* _Your task_
Retype, without alteration, each line from the line containing "default: state_q <= IDLE;" to the final line of the records.

Stored data
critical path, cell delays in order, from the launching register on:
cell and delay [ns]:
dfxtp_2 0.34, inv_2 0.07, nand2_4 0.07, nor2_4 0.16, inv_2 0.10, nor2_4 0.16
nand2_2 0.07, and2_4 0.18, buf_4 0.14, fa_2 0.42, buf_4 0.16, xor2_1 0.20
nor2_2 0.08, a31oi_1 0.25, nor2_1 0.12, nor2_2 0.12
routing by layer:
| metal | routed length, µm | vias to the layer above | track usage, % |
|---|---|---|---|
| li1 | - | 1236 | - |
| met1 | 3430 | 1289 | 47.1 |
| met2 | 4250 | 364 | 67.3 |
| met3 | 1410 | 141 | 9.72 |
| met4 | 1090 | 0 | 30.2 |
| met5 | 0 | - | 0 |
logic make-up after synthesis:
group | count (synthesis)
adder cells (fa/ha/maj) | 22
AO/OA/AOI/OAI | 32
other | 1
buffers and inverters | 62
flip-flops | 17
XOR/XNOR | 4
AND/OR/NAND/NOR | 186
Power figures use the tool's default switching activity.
### config.mk
export PLATFORM = sky130hd
export DESIGN_NAME = merger_leaf_feeder
export DESIGN_NICKNAME = d
export VERILOG_FILES = /design/src/rtl/merger_leaf_feeder.sv
export SDC_FILE = /design/constraint.sdc
export NUM_CORES = 1
export LEC_CHECK = 0
export ABC_AREA = 1
export ABC_CLOCK_PERIOD_IN_PS = 2860
export CORE_AREA = 2 2 162 164
export DETAILED_ROUTE_END_ITERATION = 6
export DIE_AREA = 0 0 164 166
export PLACE_DENSITY = 0.52
export SKIP_LAST_GASP = 1
export SLEW_MARGIN = 5
export SYNTH_ARGS = -nofsm -noshare
export SYNTH_HDL_FRONTEND = slang
export SYNTH_SLANG_ARGS = --single-unit
### constraint.sdc
create_clock -name i_clk -period 2.86 [get_ports i_clk]
set_input_delay 0.286 -clock i_clk [delete_from_list [all_inputs] [get_ports i_clk]]
set_output_delay 0.286 -clock i_clk [all_outputs]
set_load 0.02 [all_outputs]
### src/rtl/merger_leaf_feeder.sv
// merger_leaf_feeder
//   Producer-side feeder for the merger tree. Splits one sorted record stream
//   into runs of RUN_LEN records, appends an all-zero terminator to each run
//   and writes the runs round-robin into the 2*L leaf FIFOs (leaf 0 first).
//
// Ports
//   i_clk, i_rst_n  clock, asynchronous active-low reset
//   i_data/i_valid  input record stream; o_ready accepts when both high
//   i_flush         single-cycle pulse closing the current run early
//   i_fifo_full     full flags of the leaf FIFOs
//   o_fifo_write    one-hot enqueue strobes (combinational, zero latency)
//   o_fifo_data     shared enqueue data bus
//   o_leaf          current target leaf
//   o_runs_done     terminators written, wraps modulo 2^16
//   o_zero_err      sticky flag: a zero record was remapped
//
// Optional feature
//   MERGER_FEEDER_ZERO_CHECK_EN: accepted zero records are written as 1 so
//   they cannot alias the terminator, and o_zero_err latches. Without the
//   macro records pass unmodified and o_zero_err is tied low.
module merger_leaf_feeder #(
  parameter int L          = 32,
  parameter int DATA_WIDTH = 128,
  parameter int RUN_LEN    = 16
) (
  input  logic                      i_clk,
  input  logic                      i_rst_n,
  input  logic [DATA_WIDTH-1:0]     i_data,
  input  logic                      i_valid,
  output logic                      o_ready,
  input  logic                      i_flush,
  input  logic [2*L-1:0]            i_fifo_full,
  output logic [2*L-1:0]            o_fifo_write,
  output logic [DATA_WIDTH-1:0]     o_fifo_data,
  output logic [$clog2(2*L)-1:0]    o_leaf,
  output logic [15:0]               o_runs_done,
  output logic                      o_zero_err
);

  localparam int NUM_LEAVES = 2 * L;
  localparam int LEAF_W     = $clog2(NUM_LEAVES);

  typedef enum logic {
    ST_LOAD,
    ST_TERM
  } state_t;

  state_t             state_q, state_d;
  logic [LEAF_W-1:0]  leaf_q, leaf_d;
  logic [15:0]        rec_cnt_q, rec_cnt_d;
  logic [15:0]        runs_done_q, runs_done_d;
  logic               flush_pend_q, flush_pend_d;

  logic               leaf_free;
  logic               load_ready;
  logic               accept;
  logic               term_write;

  assign leaf_free  = ~i_fifo_full[leaf_q];
  // Gating with i_rst_n keeps the strobes low the moment reset asserts,
  // even though the strobes are purely combinational.
  assign load_ready = i_rst_n & (state_q == ST_LOAD) & leaf_free & ~flush_pend_q;
  assign accept     = i_valid & load_ready;
  assign term_write = i_rst_n & (state_q == ST_TERM) & leaf_free;

  // State register
  always_ff @(posedge i_clk or negedge i_rst_n) begin
    if (!i_rst_n) begin
      state_q      <= ST_LOAD;
      leaf_q       <= '0;
      rec_cnt_q    <= '0;
      runs_done_q  <= '0;
      flush_pend_q <= 1'b0;
    end else begin
      state_q      <= state_d;
      leaf_q       <= leaf_d;
      rec_cnt_q    <= rec_cnt_d;
      runs_done_q  <= runs_done_d;
      flush_pend_q <= flush_pend_d;
    end
  end

  // Next-state logic
  always_comb begin
    state_d      = state_q;
    leaf_d       = leaf_q;
    rec_cnt_d    = rec_cnt_q;
    runs_done_d  = runs_done_q;
    flush_pend_d = flush_pend_q;
    unique case (state_q)
      ST_LOAD: begin
        if (accept) begin
          rec_cnt_d = rec_cnt_q + 16'd1;
        end
        // Flush only closes a non-empty run; a same-cycle accept still lands.
        if (i_flush && (rec_cnt_q != 16'd0)) begin
          flush_pend_d = 1'b1;
        end
        if ((accept && (rec_cnt_q + 16'd1 == 16'(RUN_LEN))) || flush_pend_d) begin
          state_d = ST_TERM;
        end
      end
      ST_TERM: begin
        if (leaf_free) begin
          state_d      = ST_LOAD;
          rec_cnt_d    = '0;
          flush_pend_d = 1'b0;
          runs_done_d  = runs_done_q + 16'd1;
          leaf_d       = (leaf_q == LEAF_W'(NUM_LEAVES - 1)) ? '0 : leaf_q + LEAF_W'(1);
        end
      end
      default: state_d = ST_LOAD;
    endcase
  end

  // Output decode: strobes and data follow the current state with no delay
  always_comb begin
    o_ready      = load_ready;
    o_fifo_write = '0;
    o_fifo_data  = '0;
    if (accept) begin
      o_fifo_write[leaf_q] = 1'b1;
`ifdef MERGER_FEEDER_ZERO_CHECK_EN
      o_fifo_data = (i_data == '0) ? DATA_WIDTH'(1) : i_data;
`else
      o_fifo_data = i_data;
`endif
    end else if (term_write) begin
      o_fifo_write[leaf_q] = 1'b1;
      o_fifo_data          = '0;
    end
  end

  assign o_leaf      = leaf_q;
  assign o_runs_done = runs_done_q;

`ifdef MERGER_FEEDER_ZERO_CHECK_EN
  logic zero_err_q, zero_err_d;

  always_comb begin
    zero_err_d = zero_err_q;
    if (accept && (i_data == '0)) begin
      zero_err_d = 1'b1;
    end
  end

  always_ff @(posedge i_clk or negedge i_rst_n) begin
    if (!i_rst_n) begin
      zero_err_q <= 1'b0;
    end else begin
      zero_err_q <= zero_err_d;
    end
  end

  assign o_zero_err = zero_err_q;
`else
  assign o_zero_err = 1'b0;
`endif

endmodule

# --- Yosys cells after proc, flatten, opt, wreduce, memory -nomap -nowiden ---
# Index checks and enable logic that the tools add are counted.
totals:
  ff_bits: 40
  in_bits: 196
op_classes:
  n_bitwise: 9
  n_lt_le_gt_ge: 2
  n_reduce_logical: 7
  n_eq_ne: 4
  addsub: 3
  mux: 18
ops:
  columns: ["operator", "n"]
  rows:
  - ["128-bit two-way mux", 1]
  - ["64-bit two-way mux", 2]
  - ["16-bit by 1-bit adder with 16-bit output, second input constant", 2]
  - ["16-bit two-way mux", 2]
  - ["16-bit case mux with 2 select lines", 1]
  - ["16-bit by 5-bit == test with 1-bit output, second input constant", 1]
  - ["16-bit nonzero test", 1]
  - ["6-bit by 7-bit less-than comparator with 1-bit output, second input constant", 1]
  - ["1-bit two-way mux", 7]
  - ["6-bit by 1-bit adder with 6-bit output, second input constant", 1]
  - ["1-bit bitwise AND", 6]
  - ["1-bit binary-select mux with 6-bit select", 1]
  - ["1-bit demux with 6-bit select", 1]
  - ["6-bit == test, second input constant", 1]
  - ["6-bit by 1-bit >= comparator with 1-bit output, second input constant", 1]
  - ["6-bit two-way mux", 1]
  - ["2-bit != test, second input constant", 2]
  - ["1-bit case mux with 2 select lines", 2]
  - ["2-bit AND reduction", 2]
  - ["1-bit logical AND", 3]
  - ["1-bit NOT", 3]
  - ["1-bit logical OR", 1]

# --- Depth between registers and ports, before layout ---
# Gate-level depths: netlist (run 1).
logic_depth:
  ltp_word: 10
  ltp_mapped: 18

# --- Worst setup path after synthesis (run 1) ---
# No wires, ideal clock.
synth_path:
  kind: "register to output"
  startpoint: "register leaf_q[0], in the netlist o_leaf[0]"
  endpoint: "output o_fifo_write[0]"
  stages_incl_launch_ff: 13
  arrival_ns: 2.122
  setup_slack_ns: 0.452
  t_required_ns: 2.574
  cell_sequence: "dfrtp_1 > buf_4 > buf_2 > o211ai_1 > nand2_1 > o21ai_1 > nand2_1 > nor2_2 > nand4_1 > buf_4 > nand2_4 > nand2_1 > nor2_1"
synth_between:
  elab_chain_len: 7
  word_cells_on_any_way: 14
  classes_between: "order compare: 2; mux: 6; bitwise: 5; reduce/logical: 1"
synth_rtl:
  columns: ["item", "line_no", "source"]
  rows:
  - ["from (decl)", "49", "logic [LEAF_W-1:0] leaf_q, leaf_d;"]
  - ["from (signal assigned)", "76", "leaf_q <= leaf_d;"]
  - ["1-bit binary-select mux with 6-bit select", "59", "assign leaf_free = ~i_fifo_full[leaf_q];"]
  - ["1-bit two-way mux (implied by the code)", "59", null]
  - ["1-bit NOT (no source line)", null, null]
  - ["1-bit bitwise AND (2 in a row)", "62", "assign load_ready = i_rst_n & (state_q == ST_LOAD) & leaf_free & ~flush_pend_q;"]
  - ["1-bit bitwise AND", "63", "assign accept = i_valid & load_ready;"]
  - ["64-bit two-way mux (*)", "121", "if (accept) begin"]
  - ["to (decl)", "33", "output logic [2*L-1:0] o_fifo_write,"]
# Every way passes the cells marked *; elsewhere a longest branch is shown, timed or not. The select of a mux whose other input is x is not followed.

# --- Final worst setup path (run 1) ---
layout_path:
  startpoint: "register leaf_q[0], in the netlist o_leaf[0]"
  endpoint: "output o_fifo_write[15]"
# The elaborated chain is that of the path after synthesis.
**config.mk**
```make
export PLATFORM = sky130hd
export DESIGN_NAME = pll_lock_ctrl_flat
export DESIGN_NICKNAME = d
export VERILOG_FILES = /design/src/rtl/pll_lock_ctrl_if.sv /design/src/rtl/pll_lock_ctrl.sv /design/src/flat_wrapper.sv
export SDC_FILE = /design/constraint.sdc
export NUM_CORES = 1
export LEC_CHECK = 0
export CAP_MARGIN = 20
export CORE_UTILIZATION = 58
export CTS_BUF_LIST = sky130_fd_sc_hd__clkbuf_4 sky130_fd_sc_hd__clkbuf_8
export DETAILED_ROUTE_END_ITERATION = 7
export PLACE_DENSITY = 0.85
export SLEW_MARGIN = 20
export SYNTH_ARGS = -nofsm -noshare
export SYNTH_HDL_FRONTEND = slang
export SYNTH_SLANG_ARGS = --single-unit
```
**constraint.sdc**
```tcl
create_clock -name clkin1 -period 3.02 [get_ports clkin1]
set_input_delay 0.302 -clock clkin1 [delete_from_list [all_inputs] [get_ports clkin1]]
set_output_delay 0.302 -clock clkin1 [all_outputs]
set_load 0.05 [all_outputs]
```
**config.mk**
```make
export PLATFORM = sky130hd
export DESIGN_NAME = l2_tgen_master_flat
export DESIGN_NICKNAME = d
export VERILOG_FILES = /design/src/rtl/l2_tgen_master_if.sv /design/src/rtl/l2_tgen_master.sv /design/src/flat_wrapper.sv
export SDC_FILE = /design/constraint.sdc
export NUM_CORES = 1
export LEC_CHECK = 0
export CAP_MARGIN = 10
export CORE_MARGIN = 5
export CORE_UTILIZATION = 52
export DETAILED_ROUTE_END_ITERATION = 6
export DONT_BUFFER_PORTS = 1
export GPL_ROUTABILITY_DRIVEN = 1
export PLACE_DENSITY = 0.67
export SLEW_MARGIN = 30
export SYNTH_ARGS = -nofsm -noshare
export SYNTH_HDL_FRONTEND = slang
export SYNTH_SLANG_ARGS = --single-unit
```
**constraint.sdc**
```tcl
create_clock -name clk -period 4 [get_ports clk]
set_clock_uncertainty 0.15 [all_clocks]
set_input_delay 0.8 -clock clk [delete_from_list [all_inputs] [get_ports clk]]
set_output_delay 0.8 -clock clk [all_outputs]
set_load 0.02 [all_outputs]
```
$ cat src/rtl/wb_apb_bridge.sv
// Wishbone B4 slave (classic or pipelined) to APB4 master bridge.
// One Wishbone request becomes one APB SETUP/ACCESS transfer. The APB
// completion is returned to the master as a single ack_o or err_o pulse.
// Every output is driven straight from a flop.
module wb_apb_bridge #(
    parameter int ADDR_WIDTH = 16,
    parameter int DATA_WIDTH = 32,
    parameter int GRANULE    = 8,
    parameter int TIMEOUT    = 16,
    localparam int SEL_WIDTH = DATA_WIDTH / GRANULE
) (
    input  logic                  clk_i,
    input  logic                  rst_i,
    // Wishbone slave side
    input  logic [ADDR_WIDTH-1:0] adr_i,
    input  logic [DATA_WIDTH-1:0] dat_i,
    output logic [DATA_WIDTH-1:0] dat_o,
    input  logic [SEL_WIDTH-1:0]  sel_i,
    input  logic                  we_i,
    input  logic                  cyc_i,
    input  logic                  stb_i,
    output logic                  ack_o,
    output logic                  err_o,
    output logic                  stall_o,
    // APB master side
    output logic [ADDR_WIDTH-1:0] paddr_o,
    output logic                  psel_o,
    output logic                  penable_o,
    output logic                  pwrite_o,
    output logic [DATA_WIDTH-1:0] pwdata_o,
    output logic [SEL_WIDTH-1:0]  pstrb_o,
    input  logic [DATA_WIDTH-1:0] prdata_i,
    input  logic                  pready_i,
    input  logic                  pslverr_i
);

    typedef enum logic [1:0] {
        IDLE,
        SETUP,
        ACCESS,
        RESP
    } state_t;

    // Wide enough to hold TIMEOUT-1, the last wait count before aborting.
    localparam int CNT_WIDTH = (TIMEOUT > 1) ? $clog2(TIMEOUT) : 1;
    localparam logic [CNT_WIDTH-1:0] CNT_LAST = CNT_WIDTH'(TIMEOUT - 1);

    state_t                state_q;
    logic [CNT_WIDTH-1:0]  wait_cnt_q;
    logic                  abandon_q;   // master dropped cyc_i mid-transfer
    logic                  abandon;

    logic [DATA_WIDTH-1:0] dat_q;
    logic                  ack_q;
    logic                  err_q;
    logic                  stall_q;
    logic [ADDR_WIDTH-1:0] paddr_q;
    logic                  psel_q;
    logic                  penable_q;
    logic                  pwrite_q;
    logic [DATA_WIDTH-1:0] pwdata_q;
    logic [SEL_WIDTH-1:0]  pstrb_q;

    // The response is suppressed if cyc_i was low on any SETUP/ACCESS edge,
    // including the completing edge itself.
    assign abandon = abandon_q | ~cyc_i;

    // Request capture, APB sequencing and Wishbone response in one FSM.
    always_ff @(posedge clk_i) begin
        // NOTE: reset is synchronous here, so it sits inside the clocked
        // branch and only takes effect on an edge; all state uses <= so
        // every flop samples the pre-edge values of its neighbours.
        if (rst_i) begin
            state_q    <= IDLE;
            wait_cnt_q <= '0;
            abandon_q  <= 1'b0;
            dat_q      <= '0;
            ack_q      <= 1'b0;
            err_q      <= 1'b0;
            stall_q    <= 1'b0;
            paddr_q    <= '0;
            psel_q     <= 1'b0;
            penable_q  <= 1'b0;
            pwrite_q   <= 1'b0;
            pwdata_q   <= '0;
            pstrb_q    <= '0;
        end else begin
            // Response strobes are single-cycle pulses by default.
            ack_q <= 1'b0;
            err_q <= 1'b0;
            unique case (state_q)
                IDLE: begin
                    stall_q   <= 1'b0;
                    psel_q    <= 1'b0;
                    penable_q <= 1'b0;
                    abandon_q <= 1'b0;
                    if (cyc_i && stb_i) begin
                        stall_q    <= 1'b1;
                        wait_cnt_q <= '0;
                        if (we_i && (sel_i == '0)) begin
                            // A write with no byte lanes never reaches APB.
                            err_q   <= 1'b1;
                            state_q <= RESP;
                        end else begin
                            paddr_q  <= adr_i;
                            pwrite_q <= we_i;
                            pwdata_q <= dat_i;
                            pstrb_q  <= we_i ? sel_i : '0;
                            psel_q   <= 1'b1;
                            state_q  <= SETUP;
                        end
                    end
                end

                SETUP: begin
                    abandon_q <= abandon;
                    penable_q <= 1'b1;
                    state_q   <= ACCESS;
                end

                ACCESS: begin
                    if (pready_i || (wait_cnt_q == CNT_LAST)) begin
                        psel_q    <= 1'b0;
                        penable_q <= 1'b0;
                        state_q   <= RESP;
                        if (!abandon) begin
                            if (pready_i && !pslverr_i) begin
                                ack_q <= 1'b1;
                                if (!pwrite_q) begin
                                    dat_q <= prdata_i;
                                end
                            end else begin
                                err_q <= 1'b1;
                            end
                        end
                    end else begin
                        wait_cnt_q <= wait_cnt_q + 1'b1;
                        abandon_q  <= abandon;
                    end
                end

                RESP: begin
                    stall_q <= 1'b0;
                    state_q <= IDLE;
                end

                default: state_q <= IDLE;
            endcase
        end
    end

    assign dat_o     = dat_q;
    assign ack_o     = ack_q;
    assign err_o     = err_q;
    assign stall_o   = stall_q;
    assign paddr_o   = paddr_q;
    assign psel_o    = psel_q;
    assign penable_o = penable_q;
    assign pwrite_o  = pwrite_q;
    assign pwdata_o  = pwdata_q;
    assign pstrb_o   = pstrb_q;

endmodule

* _Answer box_
                default: state_q <= IDLE;
            endcase
        end
    end

    assign dat_o     = dat_q;
    assign ack_o     = ack_q;
    assign err_o     = err_q;
    assign stall_o   = stall_q;
    assign paddr_o   = paddr_q;
    assign psel_o    = psel_q;
    assign penable_o = penable_q;
    assign pwrite_o  = pwrite_q;
    assign pwdata_o  = pwdata_q;
    assign pstrb_o   = pstrb_q;

endmodule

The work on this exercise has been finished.